# TASK TO CARRY OUT
Pull every line containing "codes" from the listing.

# EXERCISE INPUTS
+ + + + +

`config.mk`:
```
export PLATFORM = sky130hd
export DESIGN_NAME = fpr_tagfile
export DESIGN_NICKNAME = d
export VERILOG_FILES = /design/src/rtl/fpr_pkg.sv /design/src/rtl/fpr_rd_view.sv /design/src/rtl/fpr_wr_plan.sv /design/src/rtl/fpr_tagfile.sv
export SDC_FILE = /design/constraint.sdc
export NUM_CORES = 2
export LEC_CHECK = 0
export ABC_AREA = 0
export BUFFER_PORTS_ARGS = -buffer_cell sky130_fd_sc_hd__buf_2
export CORE_UTILIZATION = 30
export DETAILED_ROUTE_END_ITERATION = 6
export PLACE_DENSITY_LB_ADDON = 0.3
export SETUP_SLACK_MARGIN = 0.15
export SKIP_LAST_GASP = 1
export SLEW_MARGIN = 30
export SYNTH_ARGS = -nofsm -noshare
export SYNTH_HDL_FRONTEND = slang
export SYNTH_HIERARCHICAL = 1
export SYNTH_SLANG_ARGS = --single-unit
```
`constraint.sdc`:
```
create_clock -name clk -period 5.85 [get_ports clk]
set_input_delay 0.585 -clock clk [delete_from_list [all_inputs] [get_ports clk]]
set_output_delay 0.585 -clock clk [all_outputs]
set_load 0.01 [all_outputs]
```
`src/rtl/fpr_pkg.sv`:
```
package fpr_pkg;
  localparam int HALF_W = 32;
  localparam int FULL_W = 2 * HALF_W;
  localparam int FMT_W  = 3;

  // request format codes
  localparam logic [FMT_W-1:0] FMT_RAW   = 3'd0;
  localparam logic [FMT_W-1:0] FMT_SGL   = 3'd1;
  localparam logic [FMT_W-1:0] FMT_WRD   = 3'd2;
  localparam logic [FMT_W-1:0] FMT_DBL   = 3'd3;
  localparam logic [FMT_W-1:0] FMT_LNG   = 3'd4;
  localparam logic [FMT_W-1:0] FMT_RAW32 = 3'd5;

  // stored tag values (concrete ones match the request codes)
  localparam logic [FMT_W-1:0] TAG_RAW = 3'd0;
  localparam logic [FMT_W-1:0] TAG_UNK = 3'd5;

  localparam logic [HALF_W-1:0] HI_FILL = 32'hDEADC0DE;

  function automatic logic is_wide(input logic [FMT_W-1:0] f);
    return (f == FMT_RAW) || (f == FMT_DBL) || (f == FMT_LNG);
  endfunction

  function automatic logic [FULL_W-1:0] qnan_of(input logic [FMT_W-1:0] f);
    case (f)
      FMT_SGL: qnan_of = 64'h0000_0000_7FBF_FFFF;
      FMT_WRD: qnan_of = 64'h0000_0000_7FFF_FFFF;
      FMT_DBL: qnan_of = 64'h7FF7_FFFF_FFFF_FFFF;
      FMT_LNG: qnan_of = 64'h7FFF_FFFF_FFFF_FFFF;
      default: qnan_of = '0;
    endcase
  endfunction
endpackage

```
`src/rtl/fpr_rd_view.sv`:
```
module fpr_rd_view
  import fpr_pkg::*;
(
  input  logic              mode64,
  input  logic [FMT_W-1:0]  fmt,
  input  logic              odd,
  input  logic [FMT_W-1:0]  tag,
  input  logic [HALF_W-1:0] lo,
  input  logic [HALF_W-1:0] lo_pair,
  input  logic [HALF_W-1:0] hi,
  output logic [FULL_W-1:0] data,
  output logic              exc,
  output logic              fault,
  output logic              tag_we,
  output logic [FMT_W-1:0]  tag_nx
);
  logic [FMT_W-1:0] eff;
  logic             wide;
  logic             poison;

  always_comb begin
    data   = '0;
    exc    = 1'b0;
    fault  = 1'b0;
    tag_we = 1'b0;
    tag_nx = tag;
    poison = 1'b0;
    eff    = (fmt == FMT_RAW) ? tag : fmt;
    wide   = is_wide(eff);
    if (fmt > FMT_LNG) begin
      fault  = 1'b1;
      tag_we = 1'b1;
      tag_nx = TAG_UNK;
    end else if (eff == TAG_UNK) begin
      fault = 1'b1;
    end else if (!mode64 && wide && odd) begin
      exc = 1'b1;
    end else begin
      if (tag == TAG_RAW) begin
        if (eff != TAG_RAW) begin
          tag_we = 1'b1;
          tag_nx = eff;
        end
      end else if (eff != tag) begin
        poison = 1'b1;
        tag_we = 1'b1;
        tag_nx = TAG_UNK;
      end
      if (poison)      data = qnan_of(eff);
      else if (!wide)  data = {{HALF_W{1'b0}}, lo};
      else if (mode64) data = {hi, lo};
      else             data = {lo_pair, lo};
    end
  end
endmodule

```
`src/rtl/fpr_wr_plan.sv`:
```
module fpr_wr_plan
  import fpr_pkg::*;
(
  input  logic              mode64,
  input  logic [FMT_W-1:0]  fmt,
  input  logic              odd,
  input  logic [FULL_W-1:0] data,
  output logic              lo_we,
  output logic [HALF_W-1:0] lo_val,
  output logic              hi_we,
  output logic [HALF_W-1:0] hi_val,
  output logic              pair_we,
  output logic [HALF_W-1:0] pair_val,
  output logic              tag_we,
  output logic [FMT_W-1:0]  tag_nx,
  output logic              tag2_we,
  output logic [FMT_W-1:0]  tag2_nx,
  output logic              exc,
  output logic              fault
);
  logic             narrow;
  logic [FMT_W-1:0] ftag;

  always_comb begin
    lo_we    = 1'b0;
    hi_we    = 1'b0;
    pair_we  = 1'b0;
    tag_we   = 1'b0;
    tag2_we  = 1'b0;
    exc      = 1'b0;
    fault    = 1'b0;
    tag_nx   = TAG_UNK;
    tag2_nx  = TAG_UNK;
    lo_val   = data[HALF_W-1:0];
    pair_val = data[FULL_W-1:HALF_W];
    hi_val   = data[FULL_W-1:HALF_W];
    narrow   = (fmt == FMT_SGL) || (fmt == FMT_WRD) || (fmt == FMT_RAW32);
    ftag     = (fmt == FMT_RAW32) ? TAG_RAW : fmt;
    if (fmt > FMT_RAW32) begin
      fault  = 1'b1;
      tag_we = 1'b1;
    end else if (mode64) begin
      lo_we  = 1'b1;
      hi_we  = 1'b1;
      hi_val = narrow ? HI_FILL : data[FULL_W-1:HALF_W];
      tag_we = 1'b1;
      tag_nx = ftag;
    end else if (narrow) begin
      lo_we  = 1'b1;
      tag_we = 1'b1;
      tag_nx = ftag;
    end else if (!odd) begin
      lo_we   = 1'b1;
      pair_we = 1'b1;
      tag_we  = 1'b1;
      tag_nx  = ftag;
      tag2_we = 1'b1;
      tag2_nx = ftag;
    end else begin
      exc     = 1'b1;
      tag_we  = 1'b1;
      tag2_we = 1'b1;
    end
  end
endmodule

```
`src/rtl/fpr_tagfile.sv`:
```
module fpr_tagfile
  import fpr_pkg::*;
#(
  parameter  int NREG = 32,
  localparam int AW   = $clog2(NREG)
) (
  input  logic              clk,
  input  logic              rst,
  input  logic              mode64,
  input  logic              rd_en,
  input  logic [AW-1:0]     rd_idx,
  input  logic [FMT_W-1:0]  rd_fmt,
  output logic              rd_valid,
  output logic [FULL_W-1:0] rd_data,
  input  logic              wr_en,
  input  logic [AW-1:0]     wr_idx,
  input  logic [FMT_W-1:0]  wr_fmt,
  input  logic [FULL_W-1:0] wr_data,
  output logic              exc_ri,
  output logic              fmt_fault
);
  logic [HALF_W-1:0] lo_q  [NREG];
  logic [HALF_W-1:0] hi_q  [NREG];
  logic [FMT_W-1:0]  tag_q [NREG];

  logic [AW-1:0]     rd_pidx;
  logic [AW:0]       wr_nxt;
  logic [NREG-1:0]   w_hit, w2_hit, r_hit;

  logic [FULL_W-1:0] r_data;
  logic              r_exc, r_fault, r_tag_we;
  logic [FMT_W-1:0]  r_tag;

  logic              w_lo_we, w_hi_we, w_pair_we, w_tag_we, w_tag2_we, w_exc, w_fault;
  logic [HALF_W-1:0] w_lo, w_hi, w_pair;
  logic [FMT_W-1:0]  w_tag, w_tag2;

  assign rd_pidx = {rd_idx[AW-1:1], 1'b1};
  assign wr_nxt  = {1'b0, wr_idx} + 1'b1;

  for (genvar gi = 0; gi < NREG; gi++) begin : g_hit
    assign w_hit[gi]  = wr_en && (wr_idx == AW'(gi));
    assign w2_hit[gi] = wr_en && (wr_nxt == (AW+1)'(gi));
    assign r_hit[gi]  = rd_en && (rd_idx == AW'(gi));
  end

  fpr_rd_view i_rd (
    .mode64 (mode64),
    .fmt    (rd_fmt),
    .odd    (rd_idx[0]),
    .tag    (tag_q[rd_idx]),
    .lo     (lo_q[rd_idx]),
    .lo_pair(lo_q[rd_pidx]),
    .hi     (hi_q[rd_idx]),
    .data   (r_data),
    .exc    (r_exc),
    .fault  (r_fault),
    .tag_we (r_tag_we),
    .tag_nx (r_tag)
  );

  fpr_wr_plan i_wr (
    .mode64  (mode64),
    .fmt     (wr_fmt),
    .odd     (wr_idx[0]),
    .data    (wr_data),
    .lo_we   (w_lo_we),
    .lo_val  (w_lo),
    .hi_we   (w_hi_we),
    .hi_val  (w_hi),
    .pair_we (w_pair_we),
    .pair_val(w_pair),
    .tag_we  (w_tag_we),
    .tag_nx  (w_tag),
    .tag2_we (w_tag2_we),
    .tag2_nx (w_tag2),
    .exc     (w_exc),
    .fault   (w_fault)
  );

  // storage and tags: write port wins over read-side tag updates
  always_ff @(posedge clk) begin
    if (rst) begin
      for (int i = 0; i < NREG; i++) begin
        tag_q[i] <= TAG_RAW;
        lo_q[i]  <= '0;
        hi_q[i]  <= '0;
      end
    end else begin
      for (int i = 0; i < NREG; i++) begin
        if (w_hit[i] && w_tag_we)        tag_q[i] <= w_tag;
        else if (w2_hit[i] && w_tag2_we) tag_q[i] <= w_tag2;
        else if (r_hit[i] && r_tag_we)   tag_q[i] <= r_tag;
        if (w_hit[i] && w_lo_we)         lo_q[i]  <= w_lo;
        else if (w2_hit[i] && w_pair_we) lo_q[i]  <= w_pair;
        if (w_hit[i] && w_hi_we)         hi_q[i]  <= w_hi;
      end
    end
  end

  // registered outputs
  always_ff @(posedge clk) begin
    if (rst) begin
      rd_valid  <= 1'b0;
      rd_data   <= '0;
      exc_ri    <= 1'b0;
      fmt_fault <= 1'b0;
    end else begin
      rd_valid  <= rd_en;
      if (rd_en) rd_data <= r_data;
      exc_ri    <= (rd_en && r_exc) || (wr_en && w_exc);
      fmt_fault <= (rd_en && r_fault) || (wr_en && w_fault);
    end
  end
endmodule

```
==> reports/metrics.yaml <==
status: "complete, no violations"
antenna_found_initial: 55
synth_compound_area_share_pct: 11.75
cts_tree: "built"
r2r_slack_ns: 0.85
syn_to_final_growth_pct: 12.30
ys_types: 87
die_y_um: 605.3
dieWidth_um: 605.3
start_kind: "register"
finalSetupTns_ns: 0
postPlaceCellArea_um2: 115400
layout-drive-gt1-share_pct: 19.70
p_clk_share_pct: 38.4
ys.flop_type: "edfxtp_1"
p_leak_nw: 40.14
place.gp.congestion: 0.9281
rr_worst_depth: 13
core-area_um2: 362200
ir_worst_vdd_mv: 0.2537
r2r_end: "tag_q[28][1]"
clock_skew_ns: 0.1258
finalHoldViolCount: 0
drc: 0
cts_setup_buffers: 0
first_pass_iters: 6
routedWlPerCell_um: 33.95
ctsHoldBuffers: 0
fin_crit_ns: 4.998
nets: 7903
max_freq_mhz: 200.1
numCtsBuffers: 234
pwr-share-seq_pct: 49.9
dr_total_vias: 77183
holdPathStages: 2
cts.repair.resized: 0
ys_seq_area_share_pct: 60.19
synth-simple-area-share_pct: 6.876
maxCapViolCount: 0
synthAdderAreaFrac_pct: 0.02292
postSynthCellCount: 8108
cp.arrival_ns: 5.67
die_area_um2: 366400
start_util_pct: 30.14
track_usage_pct: 23.10
endpoint_kind: "register"
drt_iter0_drc: 11208
synthXorXnorAreaFrac_pct: 0.01604
ys_seq_elements: 2211
crit_path_end: "tag_q[28][1]"
syn_nets: 8195
netSwitchingPower_mw: 9.748
hp-class: "in2reg"
crit_type: "reg2reg"
grt_max_degree: 115
antenna_left: 0
htreeDepth: 4
synth_async_sr_flop_share_pct: 0
grt_pass1_vias: 74508
synth_top_family_by_area: "multiplexers"
grt_overflow_total: 0
wl_um: 435100
clockRootBuffer: "clkbuf_16"
worstMarginPinSlew_ns: 1.101
ys_warn_count: 6
clk-insertion-delay-late_ns: 0.96
cp_max_fo: 9
slew_headroom_pct: 26.59
dp_hpwl_um: 248500
synthMuxAreaShare_pct: 17.11
cts_buffer_depth: 4
port_buffers: 151
grt_pass1_wl_um: 597800
synth_edf_count: 2144
finalMaxSlewViolations: 0
clkTransAtPathRegs_ns: 0.06
switching_share_pct: 25.72
power.density_nw_per_um2: 309.1
syn_area_um2: 109200
setup_viol_count_final: 0
min_period_over_period_pct: 85.44
critPathLaunch: "tag_q[15][1]"
detail_route.vias_per_cell: 6.021
final_cell_area_um2: 122600
avgSynthCellArea_um2: 13.47
cp.required_ns: 6.52
rows: 221
pwr-share-comb_pct: 11.7
internal_power_mw: 28.15
rsz0062_at_grt: "no"
reg2reg_from: "tag_q[15][1]"
boundaryPins: 152
cts.sinks: 2211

+ + + + +

# OUTPUT OF THE EXERCISE
  // request format codes
  // stored tag values (concrete ones match the request codes)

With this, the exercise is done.